====== Source data

interface dcs_out_if;
	import dcs_pkg::*;

	logic     valid;
	logic     ready;
	dcs_out_t data;

	modport source (output valid, output data, input ready);
	modport sink   (input valid, input data, output ready);
endinterface
`default_nettype wire

### src/hw/rtl/display_coprocessor_sequencer_unit.sv
`timescale 1ns / 1ps
`default_nettype none
// ----------------------------------------------------------------------------
// display_coprocessor_sequencer_unit - display coprocessor step engine
// Runs one MOVE / WAIT / SKIP step per beam tick from the fetched word and
// reports the next fetch address, register writes and halt/wait status.
// ----------------------------------------------------------------------------
//  channel    dir  handshake      payload
//  item       in   valid/ready    opcode, beam_position, fetch_word
//  result     out  valid/ready    fetch_address, write_*, halted, waiting
//  wr_*       in   wr_en only     wr_index, wr_data
//
//  One item per cycle while the result channel is not stalled; each item yields
//  one result through the input register, then the result register.
//  The decode, compare and address add are combinational between the two.
//  A stalled result holds its register; a full input register holds its item,
//  so ready drops in the same cycle and stays low until the result transfers.
//  Reset clears phase, program and start address, first word; sets adjust.
// ----------------------------------------------------------------------------
module display_coprocessor_sequencer_unit (
	input  wire logic                             clk,
	input  wire logic                             arst_n,
	dcs_in_if.sink                                item,
	dcs_out_if.source                             result,
	input  wire logic                             wr_en,
	input  wire logic [dcs_pkg::CfgIndexBits-1:0] wr_index,
	input  wire logic [dcs_pkg::CfgDataBits-1:0]  wr_data
);
	import dcs_pkg::*;

	logic                valid_s1;
	dcs_in_t             item_s1;
	logic                out_valid_q;
	dcs_out_t            out_q;
	phase_t              phase_q, phase_d;
	logic [AddrBits-1:0] addr_q, addr_d;
	logic [WordBits-1:0] first_q, first_d;
	logic [AddrBits-1:0] start_q;
	logic                adjust_q;
	logic                fire_s1;
	dcs_out_t            out_d;
	logic [WordBits-1:0] cmp;
	logic [RegBits-1:0]  reg_off;

	assign fire_s1    = valid_s1 && (!out_valid_q || result.ready);
	assign item.ready = !valid_s1 || fire_s1;

	assign result.valid = out_valid_q;
	assign result.data  = out_q;

	// configuration registers
	always_ff @(posedge clk or negedge arst_n) begin
		if (!arst_n) begin
			start_q  <= '0;
			adjust_q <= 1'b1;
		end else if (wr_en) begin
			case (wr_index)
				CFG_START_ADDRESS:     start_q  <= wr_data[AddrBits-1:0];
				CFG_SHORT_WAIT_ADJUST: adjust_q <= wr_data[0];
				default: ;
			endcase
		end
	end

	// input register
	always_ff @(posedge clk or negedge arst_n) begin
		if (!arst_n) begin
			valid_s1 <= 1'b0;
		end else if (item.ready) begin
			valid_s1 <= item.valid;
		end
	end

	always_ff @(posedge clk) begin
		if (item.ready && item.valid) begin
			item_s1 <= item.data;
		end
	end

	// step decode
	always_comb begin
		phase_d = phase_q;
		addr_d  = addr_q;
		first_d = first_q;
		reg_off = first_q[RegBits-1:0];
		cmp     = first_q & item_s1.fetch_word;
		if (adjust_q && cmp > AdjLow && cmp < AdjHigh) begin
			cmp = AdjValue;
		end
		out_d.write_valid    = 1'b0;
		out_d.write_register = '0;
		out_d.write_data     = '0;

		if (item_s1.opcode == OP_RESTART) begin
			addr_d  = start_q;
			phase_d = PH_FETCH;
		end else begin
			case (phase_q)
				PH_FETCH: begin
					first_d = item_s1.fetch_word;
					addr_d  = addr_q + StepBytes;
					phase_d = item_s1.fetch_word[0] ? PH_MASK : PH_DATA;
				end
				PH_MASK: begin
					first_d = cmp;
					if (item_s1.fetch_word[0]) begin
						addr_d  = (item_s1.beam_position >= cmp) ? addr_q + SkipBytes
							: addr_q + StepBytes;
						phase_d = PH_FETCH;
					end else begin
						addr_d  = addr_q + StepBytes;
						phase_d = (item_s1.beam_position >= cmp) ? PH_FETCH : PH_WAIT;
					end
				end
				PH_DATA: begin
					addr_d = addr_q + StepBytes;
					if (reg_off < MinSafeReg) begin
						phase_d = PH_HALT;
					end else begin
						out_d.write_valid    = 1'b1;
						out_d.write_register = reg_off;
						out_d.write_data     = item_s1.fetch_word;
						phase_d              = PH_FETCH;
					end
				end
				PH_WAIT: begin
					if (item_s1.beam_position >= first_q) begin
						phase_d = PH_FETCH;
					end
				end
				default: ;
			endcase
		end

		out_d.fetch_address = addr_d;
		out_d.halted        = (phase_d == PH_HALT);
		out_d.waiting       = (phase_d == PH_WAIT);
	end

	// sequencer state
	always_ff @(posedge clk or negedge arst_n) begin
		if (!arst_n) begin
			phase_q <= PH_FETCH;
			addr_q  <= '0;
			first_q <= '0;
		end else if (fire_s1) begin
			phase_q <= phase_d;
			addr_q  <= addr_d;
			first_q <= first_d;
		end
	end

	// result register
	always_ff @(posedge clk or negedge arst_n) begin
		if (!arst_n) begin
			out_valid_q <= 1'b0;
		end else if (!out_valid_q || result.ready) begin
			out_valid_q <= valid_s1;
		end
	end

	always_ff @(posedge clk) begin
		if (fire_s1) begin
			out_q <= out_d;
		end
	end

endmodule
`default_nettype wire

### src/flat_wrapper.sv
// flat-port wrapper written by rule: the top's interface ports become plain ports
module display_coprocessor_sequencer_unit_flat import dcs_pkg::*;
  (clk, arst_n, wr_en, wr_index, wr_data, item_valid, item_data, item_ready, result_valid, result_data, result_ready);
  dcs_in_if item_i ();
  dcs_out_if result_i ();
  input  wire logic clk;
  input  wire logic arst_n;
  input  wire logic wr_en;
  input  wire logic [dcs_pkg::CfgIndexBits-1:0] wr_index;
  input  wire logic [dcs_pkg::CfgDataBits-1:0] wr_data;
  input wire logic [$bits(item_i.valid)-1:0] item_valid;
  input wire logic [$bits(item_i.data)-1:0] item_data;
  output wire logic [$bits(item_i.ready)-1:0] item_ready;
  output wire logic [$bits(result_i.valid)-1:0] result_valid;
  output wire logic [$bits(result_i.data)-1:0] result_data;
  input wire logic [$bits(result_i.ready)-1:0] result_ready;
  assign item_i.valid = item_valid;
  assign item_i.data = item_data;
  assign item_ready = item_i.ready;
  assign result_valid = result_i.valid;
  assign result_data = result_i.data;
  assign result_i.ready = result_ready;
  display_coprocessor_sequencer_unit u_core (.clk(clk), .arst_n(arst_n), .item(item_i), .result(result_i), .wr_en(wr_en), .wr_index(wr_index), .wr_data(wr_data));
endmodule
### config.mk
export PLATFORM = sky130hd
export DESIGN_NAME = display_coprocessor_sequencer_unit_flat
export DESIGN_NICKNAME = d
export VERILOG_FILES = /design/src/hw/rtl/dcs_pkg.sv /design/src/hw/rtl/dcs_if.sv /design/src/hw/rtl/display_coprocessor_sequencer_unit.sv /design/src/flat_wrapper.sv
export SDC_FILE = /design/constraint.sdc
export NUM_CORES = 1
export LEC_CHECK = 0
export BUFFER_PORTS_ARGS = -buffer_cell sky130_fd_sc_hd__buf_2
export CAP_MARGIN = 20
export CORE_MARGIN = 5
export CORE_UTILIZATION = 52
export DETAILED_ROUTE_END_ITERATION = 8
export PLACE_DENSITY = 0.84
export RECOVER_POWER = 25
export SLEW_MARGIN = 5
export SYNTH_ARGS = -nofsm -noshare
export SYNTH_HDL_FRONTEND = slang
export SYNTH_SLANG_ARGS = --single-unit
### constraint.sdc
create_clock -name clk -period 3.97 [get_ports clk]
set_input_delay 0.5955 -clock clk [delete_from_list [all_inputs] [get_ports clk]]
set_output_delay 0.5955 -clock clk [all_outputs]
set_load 0.005 [all_outputs]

============

#### Work item:
All lines from the one that contains "set_input_delay 0.5955 -clock" to the end of the records above are to be copied exactly; leave out the rest.

#### Written response:
set_input_delay 0.5955 -clock clk [delete_from_list [all_inputs] [get_ports clk]]
set_output_delay 0.5955 -clock clk [all_outputs]
set_load 0.005 [all_outputs]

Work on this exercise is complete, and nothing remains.